* TASK DESCRIPTION:
Locate, in the data below, the line that contains "node_address_q <= cncd_pkg::DEFAULT_NODE_ADDR; // see RULE3" and the line that contains "wr_global_q <= do_global_w;"; reproduce exactly those two lines and every line between them, nothing more.

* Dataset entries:
<file path="src/cncd_pkg.sv">
// Purpose: Shared constants and types of the chain node command decoder.
// Assumes: One 10 MHz system clock; frames arrive as whole 48-bit words.
// Notes: Timeout length is a plain default; the top module may override it.
`default_nettype none

package cncd_pkg;

  // Frame geometry
  localparam int unsigned FRAME_W = 48;
  localparam int unsigned CHECK_LSB = 0; // Check byte 7:0
  localparam int unsigned CMD_LSB = 8; // Command 9:8
  localparam int unsigned RSVA_LSB = 10; // Reserved 11:10
  localparam int unsigned SEQ_LSB = 12; // Sequence count 15:12
  localparam int unsigned NODE_LSB = 16; // Node address 21:16
  localparam int unsigned RSVB_LSB = 22; // Reserved 23:22
  localparam int unsigned REGA_LSB = 24; // Register address 30:24
  localparam int unsigned DIR_BIT = 31; // Direction flag
  localparam int unsigned DATA_LSB = 32; // Payload 47:32

  // Command codes
  localparam logic [1:0] CMD_KEEPALIVE = 2'h0;
  localparam logic [1:0] CMD_READ = 2'h1;
  localparam logic [1:0] CMD_WRITE = 2'h2;
  localparam logic [1:0] CMD_GLOBAL = 2'h3;

  // Fixed field values
  localparam logic DIR_COMMAND = 1'h0; // Sent by the pack controller
  localparam logic DIR_RESPONSE = 1'h1; // Sent by a node
  localparam logic [1:0] RSV_ZERO = 2'h0;
  localparam logic [7:0] CHECK_PLACEHOLDER = 8'h00; // Filled in by the framer

  // Addresses and reset values
  localparam logic [6:0] RESERVED_REG_ADDR = 7'h00;
  localparam logic [6:0] INIT_REG_ADDR = 7'h01; // Address-assign register
  localparam int unsigned INIT_NODE_LSB = 0; // Node address field inside it
  localparam logic [5:0] DEFAULT_NODE_ADDR = 6'h00;
  localparam logic [3:0] SEQ_RESET = 4'h0;
  localparam logic [6:0] XFER_MAX = 7'h7F;

  // Timing
  localparam int unsigned CLK_FREQ_HZ = 10_000_000;
  localparam int unsigned COMM_TIMEOUT_MS = 1000;
  localparam int unsigned COMM_TIMEOUT_CYCLES = COMM_TIMEOUT_MS * (CLK_FREQ_HZ / 1000);

  // Read sequencer states
  typedef enum logic [1:0] {
    CNCD_IDLE,
    CNCD_FETCH,
    CNCD_SEND
  } cncd_state_t;

endpackage : cncd_pkg

`default_nettype wire

</file>
<file path="src/cncd_decoder.sv">
// Purpose: Decode controller frames for one daisy-chained cell controller node.
// Assumes: Framing and check-byte checking are done upstream on the same clock.
// Notes: Register storage lives outside; this block drives its write and read ports.
// Function
// RULE1 - Keepalive frame restarts the communication timeout
// RULE2 - Keepalive changes nothing and sends no response
// RULE3 - Timeout expiry resets node, clears node address
// RULE4 - Controller sends keepalives before timeout elapses
// RULE5 - Fixed 48-bit field layout of every frame
// RULE6 - Codes: keepalive, read, addressed write, global write
// RULE7 - Controller sends commands with direction flag clear
// RULE8 - Unassigned node accepts only address-assign writes; code also accepts reads addressed to node 0
// RULE9 - Nodes start at node address zero
// RULE10 - Controller assigns unique addresses before other access
// RULE11 - Frames with direction flag set are ignored
// RULE12 - Read response layout: flag, zeros, command, data
// RULE13 - Response sequence count starts zero, wraps, increments
// RULE14 - Writes update register silently; read-only stays unchanged
// RULE15 - Bad check byte frames are fully discarded
// RULE16 - Addressed commands need matching node address
`default_nettype none

module cncd_decoder #(
  parameter int unsigned TIMEOUT_CYCLES = cncd_pkg::COMM_TIMEOUT_CYCLES
) (
  input wire logic clk_i,
  input wire logic rst_n_i,
  input wire logic frame_valid_i, // Received frame strobe
  input wire logic [47:0] frame_i, // Received frame word
  input wire logic check_ok_i, // Check byte matched, qualifies frame_valid_i
  output logic frame_ready_o, // Decoder can take a frame
  output logic wr_en_o, // Register write strobe
  output logic wr_global_o, // Write came from a global frame
  output logic [6:0] wr_addr_o,
  output logic [15:0] wr_data_o,
  output logic rd_req_o, // Register read strobe
  output logic [6:0] rd_addr_o,
  input wire logic [15:0] rd_data_i, // Read data, valid while rd_req_o is high
  output logic resp_valid_o, // Response frame offered
  output logic [47:0] resp_frame_o,
  input wire logic resp_ready_i, // Transmitter takes the response
  output logic [5:0] node_address_o,
  output logic initialized_o, // Node address is not the default
  output logic soft_reset_o // One-cycle node reset on timeout
);

  // Frame fields, named from their job
  wire logic [1:0] cmd_w = frame_i[cncd_pkg::CMD_LSB +: 2]; // see RULE5
  wire logic [5:0] node_w = frame_i[cncd_pkg::NODE_LSB +: 6];
  wire logic [6:0] rega_w = frame_i[cncd_pkg::REGA_LSB +: 7];
  wire logic dir_w = frame_i[cncd_pkg::DIR_BIT];
  wire logic [15:0] data_w = frame_i[cncd_pkg::DATA_LSB +: 16];

  // Registered state
  cncd_pkg::cncd_state_t state_q;
  logic [5:0] node_address_q; // Programmed node address
  logic [3:0] response_sequence_count_q; // Tags each transmitted response
  logic [6:0] register_transfer_count_q; // Registers still to send
  logic [6:0] rd_addr_q;
  logic rd_req_q;
  logic [47:0] resp_frame_q;
  logic resp_valid_q;
  logic wr_en_q;
  logic wr_global_q;
  logic [6:0] wr_addr_q;
  logic [15:0] wr_data_q;
  logic soft_reset_q;
  logic [31:0] timeout_cnt_q;

  // Acceptance decode
  wire logic idle_w = (state_q == cncd_pkg::CNCD_IDLE);
  wire logic taken_w = frame_valid_i & idle_w;
  // Frames from other nodes carry the response flag; drop them whole
  wire logic good_w = taken_w & check_ok_i & (dir_w == cncd_pkg::DIR_COMMAND); // see RULE15, see RULE11
  wire logic unassigned_w = (node_address_q == cncd_pkg::DEFAULT_NODE_ADDR);
  wire logic mine_w = (node_w == node_address_q); // see RULE16
  wire logic is_init_w = (rega_w == cncd_pkg::INIT_REG_ADDR);
  wire logic is_rsvd_w = (rega_w == cncd_pkg::RESERVED_REG_ADDR);
  // Before assignment only the address-assign register takes writes
  wire logic wr_allowed_w = ~unassigned_w | is_init_w; // see RULE8
  wire logic do_write_w = good_w & mine_w & (cmd_w == cncd_pkg::CMD_WRITE)
                          & wr_allowed_w & ~is_rsvd_w; // see RULE14
  // Global writes skip the address compare; node address cannot be set this way
  wire logic do_global_w = good_w & (cmd_w == cncd_pkg::CMD_GLOBAL)
                           & wr_allowed_w & ~is_rsvd_w & ~is_init_w; // see RULE6, see RULE16
  wire logic do_read_w = good_w & mine_w & (cmd_w == cncd_pkg::CMD_READ); // see RULE6
  // Keepalive falls through every action term; only the timer sees it
  wire logic restart_w = good_w; // see RULE1, see RULE2
  wire logic set_addr_w = do_write_w & is_init_w; // see RULE9, see RULE10
  wire logic [5:0] new_addr_w = data_w[cncd_pkg::INIT_NODE_LSB +: 6];

  // Timeout compare
  wire logic expire_w = (timeout_cnt_q >= (TIMEOUT_CYCLES - 32'd1)); // see RULE3

  // Read sequencing
  wire logic [6:0] xfer_w = (data_w[6:0] == 7'h00) ? 7'h01 : data_w[6:0]; // Zero means one
  wire logic resp_done_w = resp_valid_q & resp_ready_i;
  wire logic last_w = (register_transfer_count_q == 7'h01);

  // Response frame assembly
  function automatic logic [47:0] cncd_build_resp(input logic [15:0] data,
                                                  input logic [6:0] rega,
                                                  input logic [5:0] node,
                                                  input logic [3:0] seq);
    cncd_build_resp = {data, cncd_pkg::DIR_RESPONSE, rega, cncd_pkg::RSV_ZERO, node,
                       seq, cncd_pkg::RSV_ZERO, cncd_pkg::CMD_READ,
                       cncd_pkg::CHECK_PLACEHOLDER}; // see RULE12
  endfunction : cncd_build_resp

  // Communication timeout counter
  always_ff @(posedge clk_i or negedge rst_n_i) begin
    if (!rst_n_i) begin
      timeout_cnt_q <= 32'h00000000;
    end else if (restart_w || expire_w) begin
      timeout_cnt_q <= 32'h00000000; // see RULE1
    end else begin
      timeout_cnt_q <= timeout_cnt_q + 32'h00000001;
    end
  end

  // Soft reset pulse, one cycle per expiry
  always_ff @(posedge clk_i or negedge rst_n_i) begin
    if (!rst_n_i) begin
      soft_reset_q <= 1'b0;
    end else begin
      soft_reset_q <= expire_w & ~restart_w; // see RULE3
    end
  end

  // Node address; a good frame in the expiry cycle cancels the clear, so an address write then still lands
  always_ff @(posedge clk_i or negedge rst_n_i) begin
    if (!rst_n_i) begin
      node_address_q <= cncd_pkg::DEFAULT_NODE_ADDR; // see RULE9
    end else if (expire_w && !restart_w) begin
      node_address_q <= cncd_pkg::DEFAULT_NODE_ADDR; // see RULE3
    end else if (set_addr_w) begin
      node_address_q <= new_addr_w;
    end
  end

  // Register write port, one-cycle strobe, no response
  always_ff @(posedge clk_i or negedge rst_n_i) begin
    if (!rst_n_i) begin
      wr_en_q <= 1'b0;
      wr_global_q <= 1'b0;
      wr_addr_q <= 7'h00;
      wr_data_q <= 16'h0000;
    end else begin
      wr_en_q <= do_write_w | do_global_w; // see RULE14
      wr_global_q <= do_global_w;
      if (do_write_w || do_global_w) begin
        wr_addr_q <= rega_w;
        wr_data_q <= data_w;
      end
    end
  end

  // Read sequencer: fetch, then offer, per register
  always_ff @(posedge clk_i or negedge rst_n_i) begin
    if (!rst_n_i) begin
      state_q <= cncd_pkg::CNCD_IDLE;
      rd_req_q <= 1'b0;
      rd_addr_q <= 7'h00;
      register_transfer_count_q <= 7'h00;
      resp_valid_q <= 1'b0;
      resp_frame_q <= 48'h000000000000;
    end else if (expire_w && !restart_w) begin
      // Abandon any transfer; the node is being reset
      state_q <= cncd_pkg::CNCD_IDLE;
      rd_req_q <= 1'b0;
      resp_valid_q <= 1'b0;
    end else begin
      case (state_q)
        cncd_pkg::CNCD_IDLE: begin
          if (do_read_w) begin
            rd_req_q <= 1'b1;
            rd_addr_q <= rega_w;
            register_transfer_count_q <= xfer_w;
            state_q <= cncd_pkg::CNCD_FETCH;
          end
        end
        cncd_pkg::CNCD_FETCH: begin
          // Read data is sampled at the edge that ends the strobe cycle
          rd_req_q <= 1'b0;
          resp_frame_q <= cncd_build_resp(rd_data_i, rd_addr_q, node_address_q,
                                          response_sequence_count_q);
          resp_valid_q <= 1'b1;
          state_q <= cncd_pkg::CNCD_SEND;
        end
        cncd_pkg::CNCD_SEND: begin
          if (resp_done_w) begin
            resp_valid_q <= 1'b0;
            register_transfer_count_q <= register_transfer_count_q - 7'h01;
            if (last_w) begin
              state_q <= cncd_pkg::CNCD_IDLE;
            end else begin
              // Address wraps from the top back to zero
              rd_addr_q <= (rd_addr_q == cncd_pkg::XFER_MAX) ? 7'h00 : rd_addr_q + 7'h01;
              rd_req_q <= 1'b1;
              state_q <= cncd_pkg::CNCD_FETCH;
            end
          end
        end
        default: begin
          state_q <= cncd_pkg::CNCD_IDLE;
          rd_req_q <= 1'b0;
          resp_valid_q <= 1'b0;
        end
      endcase
    end
  end

  // Response sequence count, counts only responses actually sent
  always_ff @(posedge clk_i or negedge rst_n_i) begin
    if (!rst_n_i) begin
      response_sequence_count_q <= cncd_pkg::SEQ_RESET;
    end else if (expire_w && !restart_w) begin
      response_sequence_count_q <= cncd_pkg::SEQ_RESET;
    end else if (resp_done_w) begin
      response_sequence_count_q <= response_sequence_count_q + 4'h1; // see RULE13
    end
  end

  // Ready flag, registered so the output comes from a flop
  logic frame_ready_q;
  always_ff @(posedge clk_i or negedge rst_n_i) begin
    if (!rst_n_i) begin
      frame_ready_q <= 1'b0;
    end else begin
      frame_ready_q <= (state_q == cncd_pkg::CNCD_IDLE) & ~do_read_w;
    end
  end

  // Initialised flag mirrors the address compare
  logic initialized_q;
  always_ff @(posedge clk_i or negedge rst_n_i) begin
    if (!rst_n_i) begin
      initialized_q <= 1'b0;
    end else begin
      initialized_q <= (node_address_q != cncd_pkg::DEFAULT_NODE_ADDR);
    end
  end

  // Output drive, all straight from flops
  assign frame_ready_o = frame_ready_q;
  assign wr_en_o = wr_en_q;
  assign wr_global_o = wr_global_q;
  assign wr_addr_o = wr_addr_q;
  assign wr_data_o = wr_data_q;
  assign rd_req_o = rd_req_q;
  assign rd_addr_o = rd_addr_q;
  assign resp_valid_o = resp_valid_q;
  assign resp_frame_o = resp_frame_q;
  assign node_address_o = node_address_q;
  assign initialized_o = initialized_q;
  assign soft_reset_o = soft_reset_q;

endmodule : cncd_decoder

`default_nettype wire

</file>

* ANSWER TO THIS PROBLEM:
      node_address_q <= cncd_pkg::DEFAULT_NODE_ADDR; // see RULE3
    end else if (set_addr_w) begin
      node_address_q <= new_addr_w;
    end
  end

  // Register write port, one-cycle strobe, no response
  always_ff @(posedge clk_i or negedge rst_n_i) begin
    if (!rst_n_i) begin
      wr_en_q <= 1'b0;
      wr_global_q <= 1'b0;
      wr_addr_q <= 7'h00;
      wr_data_q <= 16'h0000;
    end else begin
      wr_en_q <= do_write_w | do_global_w; // see RULE14
      wr_global_q <= do_global_w;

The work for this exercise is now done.